Html 爬行：由于结构更改而停止刮纸_Html_Web Scraping_Web Crawler

Html 爬行：由于结构更改而停止刮纸

html web-scraping web-crawler

Html 爬行：由于结构更改而停止刮纸,html,web-scraping,web-crawler,Html,Web Scraping,Web Crawler,在抓取网页时，网页的结构不断变化，我指的是它的动态性，这会导致我的抓取程序停止工作。是否有一种机制可以在运行完整爬虫程序之前识别网页结构更改，以便识别结构是否已更改。如果您可以在网页中运行自己的javascript代码，则可以使用该机制监视对DOM树所做的更改比如： waitForDomStability(timeout: number) { return new Promise(resolve => { const waitResolve = observer => {

在抓取网页时，网页的结构不断变化，我指的是它的动态性，这会导致我的抓取程序停止工作。是否有一种机制可以在运行完整爬虫程序之前识别网页结构更改，以便识别结构是否已更改。

如果您可以在网页中运行自己的javascript代码，则可以使用该机制监视对DOM树所做的更改

比如：

waitForDomStability(timeout: number) {
  return new Promise(resolve => {

  const waitResolve = observer => {
    observer.disconnect();
    resolve();
  };

  let timeoutId;
  const observer = new MutationObserver((mutationList, observer) => {
    for (let i = 0; i < mutationList.length; i += 1) {
      // we only care if new nodes have been added
      if (mutationList[i].type === 'childList') {
        // restart the countdown timer
        window.clearTimeout(timeoutId);
        timeoutId = window.setTimeout(waitResolve, timeout, observer);
        break;
      }
    }
  });

  timeoutId = setTimeout(waitResolve, timeout, observer);

  // start observing document.body
  observer.observe(document.body, { attributes: true, childList: true, subtree: true });
  });
}

waitForDomStability（超时：数字）{
返回新承诺（解决=>{
const waitResolve=observer=>{
observer.disconnect（）；
解决（）；
};
让时光流逝；
const observer=新的MutationObserver（（mutationList，observer）=>{
for（设i=0；i


我在开源抓取扩展中使用这种方法。
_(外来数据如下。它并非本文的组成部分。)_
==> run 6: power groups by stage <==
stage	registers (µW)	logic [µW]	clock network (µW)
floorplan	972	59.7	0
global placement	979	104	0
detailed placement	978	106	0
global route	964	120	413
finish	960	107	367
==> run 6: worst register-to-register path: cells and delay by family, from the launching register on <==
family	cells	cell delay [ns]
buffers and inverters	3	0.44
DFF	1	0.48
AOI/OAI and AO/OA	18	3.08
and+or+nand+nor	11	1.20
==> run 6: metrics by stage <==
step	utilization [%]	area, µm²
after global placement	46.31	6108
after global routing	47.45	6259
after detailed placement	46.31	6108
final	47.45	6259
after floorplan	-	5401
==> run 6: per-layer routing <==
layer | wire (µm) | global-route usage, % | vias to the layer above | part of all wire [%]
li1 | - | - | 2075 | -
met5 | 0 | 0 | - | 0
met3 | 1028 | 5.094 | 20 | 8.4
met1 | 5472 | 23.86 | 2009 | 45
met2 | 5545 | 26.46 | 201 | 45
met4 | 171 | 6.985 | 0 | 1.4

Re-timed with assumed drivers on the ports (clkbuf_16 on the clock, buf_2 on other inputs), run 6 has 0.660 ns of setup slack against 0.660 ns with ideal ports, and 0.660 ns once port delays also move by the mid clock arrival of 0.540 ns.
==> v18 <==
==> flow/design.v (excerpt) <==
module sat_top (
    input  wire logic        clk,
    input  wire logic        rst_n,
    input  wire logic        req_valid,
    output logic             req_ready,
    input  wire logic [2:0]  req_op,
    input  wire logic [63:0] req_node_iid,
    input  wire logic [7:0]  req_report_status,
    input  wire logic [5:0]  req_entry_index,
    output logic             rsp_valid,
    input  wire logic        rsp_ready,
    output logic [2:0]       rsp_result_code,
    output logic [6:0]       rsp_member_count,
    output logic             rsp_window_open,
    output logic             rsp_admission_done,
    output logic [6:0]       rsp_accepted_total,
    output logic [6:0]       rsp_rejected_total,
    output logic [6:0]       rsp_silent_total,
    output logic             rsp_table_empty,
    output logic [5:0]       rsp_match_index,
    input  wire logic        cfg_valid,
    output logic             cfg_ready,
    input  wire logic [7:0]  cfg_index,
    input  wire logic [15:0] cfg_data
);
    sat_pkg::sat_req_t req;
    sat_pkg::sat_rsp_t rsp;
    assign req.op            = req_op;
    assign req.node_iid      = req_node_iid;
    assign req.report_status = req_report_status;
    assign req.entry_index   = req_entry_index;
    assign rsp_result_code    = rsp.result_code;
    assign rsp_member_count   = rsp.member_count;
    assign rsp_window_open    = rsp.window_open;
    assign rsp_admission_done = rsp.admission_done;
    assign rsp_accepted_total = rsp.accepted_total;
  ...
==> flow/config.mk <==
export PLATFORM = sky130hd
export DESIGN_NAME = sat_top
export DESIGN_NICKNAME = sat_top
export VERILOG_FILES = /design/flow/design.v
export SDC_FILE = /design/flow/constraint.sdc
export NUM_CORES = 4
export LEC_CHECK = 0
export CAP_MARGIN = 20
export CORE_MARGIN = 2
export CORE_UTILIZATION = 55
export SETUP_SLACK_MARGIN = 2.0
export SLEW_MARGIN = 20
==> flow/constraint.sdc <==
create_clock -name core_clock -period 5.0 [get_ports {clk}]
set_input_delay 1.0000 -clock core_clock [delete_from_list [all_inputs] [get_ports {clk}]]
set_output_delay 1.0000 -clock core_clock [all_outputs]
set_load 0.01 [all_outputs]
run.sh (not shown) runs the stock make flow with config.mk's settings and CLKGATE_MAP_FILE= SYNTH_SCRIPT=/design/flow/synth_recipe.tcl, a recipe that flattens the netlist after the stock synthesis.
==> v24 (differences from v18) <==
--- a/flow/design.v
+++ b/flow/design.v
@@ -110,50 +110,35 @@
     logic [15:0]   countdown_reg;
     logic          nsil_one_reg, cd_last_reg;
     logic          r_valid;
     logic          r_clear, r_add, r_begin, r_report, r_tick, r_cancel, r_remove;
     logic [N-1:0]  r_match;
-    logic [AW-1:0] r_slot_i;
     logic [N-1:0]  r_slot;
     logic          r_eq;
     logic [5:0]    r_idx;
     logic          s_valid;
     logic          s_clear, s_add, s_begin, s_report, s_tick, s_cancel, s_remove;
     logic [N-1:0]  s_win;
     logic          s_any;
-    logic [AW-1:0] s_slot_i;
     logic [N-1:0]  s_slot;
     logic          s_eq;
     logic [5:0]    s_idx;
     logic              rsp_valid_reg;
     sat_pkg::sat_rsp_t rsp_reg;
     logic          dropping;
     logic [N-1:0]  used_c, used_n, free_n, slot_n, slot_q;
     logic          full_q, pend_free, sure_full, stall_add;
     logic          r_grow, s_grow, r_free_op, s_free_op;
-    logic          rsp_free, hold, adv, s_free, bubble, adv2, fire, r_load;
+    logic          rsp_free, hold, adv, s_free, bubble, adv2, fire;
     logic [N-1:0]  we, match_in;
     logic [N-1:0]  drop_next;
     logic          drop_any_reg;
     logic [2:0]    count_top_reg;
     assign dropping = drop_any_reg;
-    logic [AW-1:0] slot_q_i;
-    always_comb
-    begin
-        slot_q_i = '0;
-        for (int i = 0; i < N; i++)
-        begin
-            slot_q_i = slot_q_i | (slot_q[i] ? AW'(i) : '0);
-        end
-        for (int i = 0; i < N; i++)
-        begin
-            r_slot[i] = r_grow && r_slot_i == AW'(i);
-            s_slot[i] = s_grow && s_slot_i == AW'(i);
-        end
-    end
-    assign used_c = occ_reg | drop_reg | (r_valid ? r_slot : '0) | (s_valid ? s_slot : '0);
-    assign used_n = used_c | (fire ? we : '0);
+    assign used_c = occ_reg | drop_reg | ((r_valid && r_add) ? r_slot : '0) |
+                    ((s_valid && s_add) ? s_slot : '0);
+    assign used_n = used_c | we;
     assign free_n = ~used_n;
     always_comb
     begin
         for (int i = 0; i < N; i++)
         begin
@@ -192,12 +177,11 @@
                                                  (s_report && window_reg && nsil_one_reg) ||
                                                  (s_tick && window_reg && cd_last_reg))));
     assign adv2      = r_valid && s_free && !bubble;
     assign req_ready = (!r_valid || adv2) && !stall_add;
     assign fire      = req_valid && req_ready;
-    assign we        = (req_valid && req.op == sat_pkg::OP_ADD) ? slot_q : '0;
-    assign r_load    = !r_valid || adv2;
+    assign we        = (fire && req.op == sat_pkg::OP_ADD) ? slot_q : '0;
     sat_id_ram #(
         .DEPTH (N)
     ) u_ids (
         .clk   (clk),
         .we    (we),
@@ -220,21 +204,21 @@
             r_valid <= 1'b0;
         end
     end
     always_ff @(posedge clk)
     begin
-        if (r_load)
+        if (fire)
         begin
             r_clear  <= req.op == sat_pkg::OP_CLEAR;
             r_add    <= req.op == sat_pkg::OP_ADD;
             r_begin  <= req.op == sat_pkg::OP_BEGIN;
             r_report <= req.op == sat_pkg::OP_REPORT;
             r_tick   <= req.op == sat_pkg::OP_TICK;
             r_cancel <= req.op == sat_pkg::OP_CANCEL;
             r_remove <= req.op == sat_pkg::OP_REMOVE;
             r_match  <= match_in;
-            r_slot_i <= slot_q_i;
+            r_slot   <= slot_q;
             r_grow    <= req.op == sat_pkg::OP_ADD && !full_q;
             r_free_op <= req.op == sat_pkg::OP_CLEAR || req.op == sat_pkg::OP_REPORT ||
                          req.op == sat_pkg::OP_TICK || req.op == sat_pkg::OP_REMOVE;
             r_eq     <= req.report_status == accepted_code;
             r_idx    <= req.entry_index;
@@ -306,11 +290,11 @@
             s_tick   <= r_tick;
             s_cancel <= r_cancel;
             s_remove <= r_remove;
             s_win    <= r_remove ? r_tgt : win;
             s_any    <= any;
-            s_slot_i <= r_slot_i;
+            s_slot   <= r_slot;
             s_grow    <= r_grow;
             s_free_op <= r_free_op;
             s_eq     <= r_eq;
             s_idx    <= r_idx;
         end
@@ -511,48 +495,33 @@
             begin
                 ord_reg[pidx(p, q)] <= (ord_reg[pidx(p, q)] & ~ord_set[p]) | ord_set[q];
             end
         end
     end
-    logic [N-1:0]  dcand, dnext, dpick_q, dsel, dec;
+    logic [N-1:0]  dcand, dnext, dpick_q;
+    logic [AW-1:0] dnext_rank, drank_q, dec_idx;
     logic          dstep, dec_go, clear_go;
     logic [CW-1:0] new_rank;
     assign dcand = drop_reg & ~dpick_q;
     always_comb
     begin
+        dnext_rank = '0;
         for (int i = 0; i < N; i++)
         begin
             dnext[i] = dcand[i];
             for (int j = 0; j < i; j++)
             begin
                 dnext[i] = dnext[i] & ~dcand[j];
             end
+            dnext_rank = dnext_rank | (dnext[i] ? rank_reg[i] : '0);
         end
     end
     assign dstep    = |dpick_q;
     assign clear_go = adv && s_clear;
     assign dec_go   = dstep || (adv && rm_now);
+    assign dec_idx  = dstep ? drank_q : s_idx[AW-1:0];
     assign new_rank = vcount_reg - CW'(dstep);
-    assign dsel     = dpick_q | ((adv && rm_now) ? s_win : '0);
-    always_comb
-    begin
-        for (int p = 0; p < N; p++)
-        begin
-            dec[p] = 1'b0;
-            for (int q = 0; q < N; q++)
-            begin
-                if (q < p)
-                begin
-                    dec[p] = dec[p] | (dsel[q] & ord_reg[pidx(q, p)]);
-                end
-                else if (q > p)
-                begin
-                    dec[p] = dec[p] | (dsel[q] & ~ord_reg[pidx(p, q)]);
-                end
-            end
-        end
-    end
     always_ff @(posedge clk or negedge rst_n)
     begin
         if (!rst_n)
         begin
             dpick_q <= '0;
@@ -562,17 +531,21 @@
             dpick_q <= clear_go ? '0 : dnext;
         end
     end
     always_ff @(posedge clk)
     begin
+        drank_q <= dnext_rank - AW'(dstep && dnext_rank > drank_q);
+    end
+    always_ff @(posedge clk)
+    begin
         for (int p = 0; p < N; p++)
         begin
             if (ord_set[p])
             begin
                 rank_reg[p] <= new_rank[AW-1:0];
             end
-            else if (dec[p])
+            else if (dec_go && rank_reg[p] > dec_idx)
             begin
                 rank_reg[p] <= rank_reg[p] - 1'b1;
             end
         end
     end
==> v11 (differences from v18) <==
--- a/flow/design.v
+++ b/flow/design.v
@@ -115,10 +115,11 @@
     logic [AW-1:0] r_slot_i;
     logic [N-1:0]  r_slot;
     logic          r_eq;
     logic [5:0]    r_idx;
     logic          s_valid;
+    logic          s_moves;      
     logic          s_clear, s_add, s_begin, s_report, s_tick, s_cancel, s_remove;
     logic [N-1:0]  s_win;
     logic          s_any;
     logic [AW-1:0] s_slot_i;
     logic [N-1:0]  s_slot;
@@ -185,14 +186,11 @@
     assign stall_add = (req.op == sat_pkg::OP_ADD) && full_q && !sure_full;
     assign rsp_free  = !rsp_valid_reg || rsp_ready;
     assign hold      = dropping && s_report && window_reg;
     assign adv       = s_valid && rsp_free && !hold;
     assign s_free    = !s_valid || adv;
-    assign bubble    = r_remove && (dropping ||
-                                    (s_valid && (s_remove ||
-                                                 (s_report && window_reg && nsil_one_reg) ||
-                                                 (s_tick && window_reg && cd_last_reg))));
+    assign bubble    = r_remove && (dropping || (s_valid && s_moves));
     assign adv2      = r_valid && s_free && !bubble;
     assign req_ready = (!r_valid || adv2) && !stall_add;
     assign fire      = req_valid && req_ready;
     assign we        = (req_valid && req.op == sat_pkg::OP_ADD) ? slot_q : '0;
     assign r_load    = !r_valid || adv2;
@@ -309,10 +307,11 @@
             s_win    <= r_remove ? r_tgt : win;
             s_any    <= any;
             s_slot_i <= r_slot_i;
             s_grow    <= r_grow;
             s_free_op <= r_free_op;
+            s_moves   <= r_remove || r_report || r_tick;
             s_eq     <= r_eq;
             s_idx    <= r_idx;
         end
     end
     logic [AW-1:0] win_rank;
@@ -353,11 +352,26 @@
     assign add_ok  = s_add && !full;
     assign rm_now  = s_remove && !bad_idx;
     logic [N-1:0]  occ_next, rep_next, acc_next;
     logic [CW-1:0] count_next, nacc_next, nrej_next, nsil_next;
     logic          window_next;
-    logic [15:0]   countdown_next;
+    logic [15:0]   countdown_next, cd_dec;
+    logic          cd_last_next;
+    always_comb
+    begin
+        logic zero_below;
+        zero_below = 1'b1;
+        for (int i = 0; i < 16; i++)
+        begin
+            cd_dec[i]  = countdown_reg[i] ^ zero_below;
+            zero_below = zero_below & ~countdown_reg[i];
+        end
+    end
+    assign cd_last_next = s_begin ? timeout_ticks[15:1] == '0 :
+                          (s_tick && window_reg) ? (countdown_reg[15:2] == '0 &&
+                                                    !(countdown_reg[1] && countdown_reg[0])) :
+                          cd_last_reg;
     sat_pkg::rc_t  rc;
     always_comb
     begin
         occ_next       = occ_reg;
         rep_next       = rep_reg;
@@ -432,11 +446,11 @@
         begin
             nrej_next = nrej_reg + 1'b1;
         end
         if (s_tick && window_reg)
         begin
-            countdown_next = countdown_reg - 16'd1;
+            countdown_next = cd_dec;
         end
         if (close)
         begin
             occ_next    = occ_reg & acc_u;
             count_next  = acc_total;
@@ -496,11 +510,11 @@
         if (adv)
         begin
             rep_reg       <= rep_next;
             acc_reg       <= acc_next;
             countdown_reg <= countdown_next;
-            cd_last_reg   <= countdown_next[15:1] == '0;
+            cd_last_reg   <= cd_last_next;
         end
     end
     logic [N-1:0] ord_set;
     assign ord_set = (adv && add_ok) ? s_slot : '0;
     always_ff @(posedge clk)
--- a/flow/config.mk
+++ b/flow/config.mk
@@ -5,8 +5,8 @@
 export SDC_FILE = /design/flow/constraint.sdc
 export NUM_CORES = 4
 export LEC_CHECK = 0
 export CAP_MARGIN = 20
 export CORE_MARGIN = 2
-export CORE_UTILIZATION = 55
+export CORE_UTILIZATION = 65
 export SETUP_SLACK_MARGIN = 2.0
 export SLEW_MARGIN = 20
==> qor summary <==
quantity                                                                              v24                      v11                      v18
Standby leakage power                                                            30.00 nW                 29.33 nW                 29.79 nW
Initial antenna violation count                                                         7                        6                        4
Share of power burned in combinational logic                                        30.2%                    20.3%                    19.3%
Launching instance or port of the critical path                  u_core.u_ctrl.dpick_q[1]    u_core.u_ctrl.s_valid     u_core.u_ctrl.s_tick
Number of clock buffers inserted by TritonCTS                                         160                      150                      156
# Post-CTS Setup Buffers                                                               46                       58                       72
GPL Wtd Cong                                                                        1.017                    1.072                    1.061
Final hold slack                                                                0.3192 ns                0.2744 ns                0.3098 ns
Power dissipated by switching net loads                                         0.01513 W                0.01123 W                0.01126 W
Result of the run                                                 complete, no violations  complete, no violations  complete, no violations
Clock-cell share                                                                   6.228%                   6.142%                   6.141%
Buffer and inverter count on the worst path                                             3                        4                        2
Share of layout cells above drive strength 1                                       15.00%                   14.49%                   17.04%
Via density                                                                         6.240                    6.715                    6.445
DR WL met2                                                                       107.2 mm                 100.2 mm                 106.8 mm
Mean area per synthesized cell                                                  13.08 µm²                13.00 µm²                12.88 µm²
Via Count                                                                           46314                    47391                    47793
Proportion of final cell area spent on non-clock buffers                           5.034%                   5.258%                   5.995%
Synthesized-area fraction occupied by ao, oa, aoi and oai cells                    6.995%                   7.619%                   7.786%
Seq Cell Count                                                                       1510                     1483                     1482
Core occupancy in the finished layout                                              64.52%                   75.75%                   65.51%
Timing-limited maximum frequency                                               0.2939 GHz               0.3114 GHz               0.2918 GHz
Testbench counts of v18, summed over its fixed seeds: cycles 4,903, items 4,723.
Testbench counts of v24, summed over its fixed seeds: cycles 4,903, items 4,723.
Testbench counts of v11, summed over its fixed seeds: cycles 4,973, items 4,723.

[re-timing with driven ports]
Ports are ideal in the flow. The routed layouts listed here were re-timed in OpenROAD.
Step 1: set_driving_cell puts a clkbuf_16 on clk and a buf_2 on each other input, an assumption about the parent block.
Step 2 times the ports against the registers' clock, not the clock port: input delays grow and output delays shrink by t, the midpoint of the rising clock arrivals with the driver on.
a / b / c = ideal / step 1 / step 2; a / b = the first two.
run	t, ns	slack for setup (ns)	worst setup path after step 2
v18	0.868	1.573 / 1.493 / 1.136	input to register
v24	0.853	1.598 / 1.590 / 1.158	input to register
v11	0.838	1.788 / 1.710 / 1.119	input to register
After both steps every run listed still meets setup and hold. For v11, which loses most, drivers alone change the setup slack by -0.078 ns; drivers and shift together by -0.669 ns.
有关完整代码，请查看repo中的/packages/background/src/ts/plugins/builtin/FetchPlugin.ts。
您当然可以使用“快照”来比较同一页面的两个版本。为了实现这一点，我实现了类似于java字符串哈希代码的东西
javascript代码：
/*
returns a dom element snapshot as innerText hash code
starting point is java String hashCode: s[0]*31^(n-1) + s[1]*31^(n-2) + ... + s[n-1]
keep everything fast: only work with a 32 bit hash, remove exponentiation
custom implementation: s[0]*31 + s[1]*31 + ... + s[n-1]*31
*/
function getSnapshot() {
    const snapshotSelector = 'body';
    const nodeToBeHashed = document.querySelector(snapshotSelector);
    if (!nodeToBeHashed) return 0;

    const { innerText } = nodeToBeHashed;

    let hash = 0;
    if (innerText.length === 0) {
      return hash;
    }

    for (let i = 0; i < innerText.length; i += 1) {
      // an integer between 0 and 65535 representing the UTF-16 code unit
      const charCode = innerText.charCodeAt(i);

      // multiply by 31 and add current charCode
      hash = ((hash << 5) - hash) + charCode;

      // convert to 32 bits as bitwise operators treat their operands as a sequence of 32 bits
      hash |= 0;
    }

    return hash;
}

/*
将dom元素快照作为innerText哈希代码返回
起点是java字符串哈希代码：s[0]*31^（n-1）+s[1]*31^（n-2）+…+s[n-1]
保持一切快速：只使用32位散列，删除指数运算
自定义实现：s[0]*31+s[1]*31+…+s[n-1]*31
*/
函数getSnapshot（）{
常量快照选择器='body'；
const nodeToBeHashed=document.querySelector（快照选择器）；
如果（！nodeToBeHashed）返回0；
const{innerText}=nodeToBeHashed；
设hash=0；
if（innerText.length==0）{
返回散列；
}
for（设i=0；ihash=（（hash）我想计算网页的ASCII值，然后在我再次抓取同一页时进行比较。你认为可行吗？现在更清楚了。我想你希望在抓取之前页面变得“稳定”。“我的抓取程序停止工作”。请提供一个。在pyhton中更容易，因为有内置哈希支持，请参阅以获取一些示例。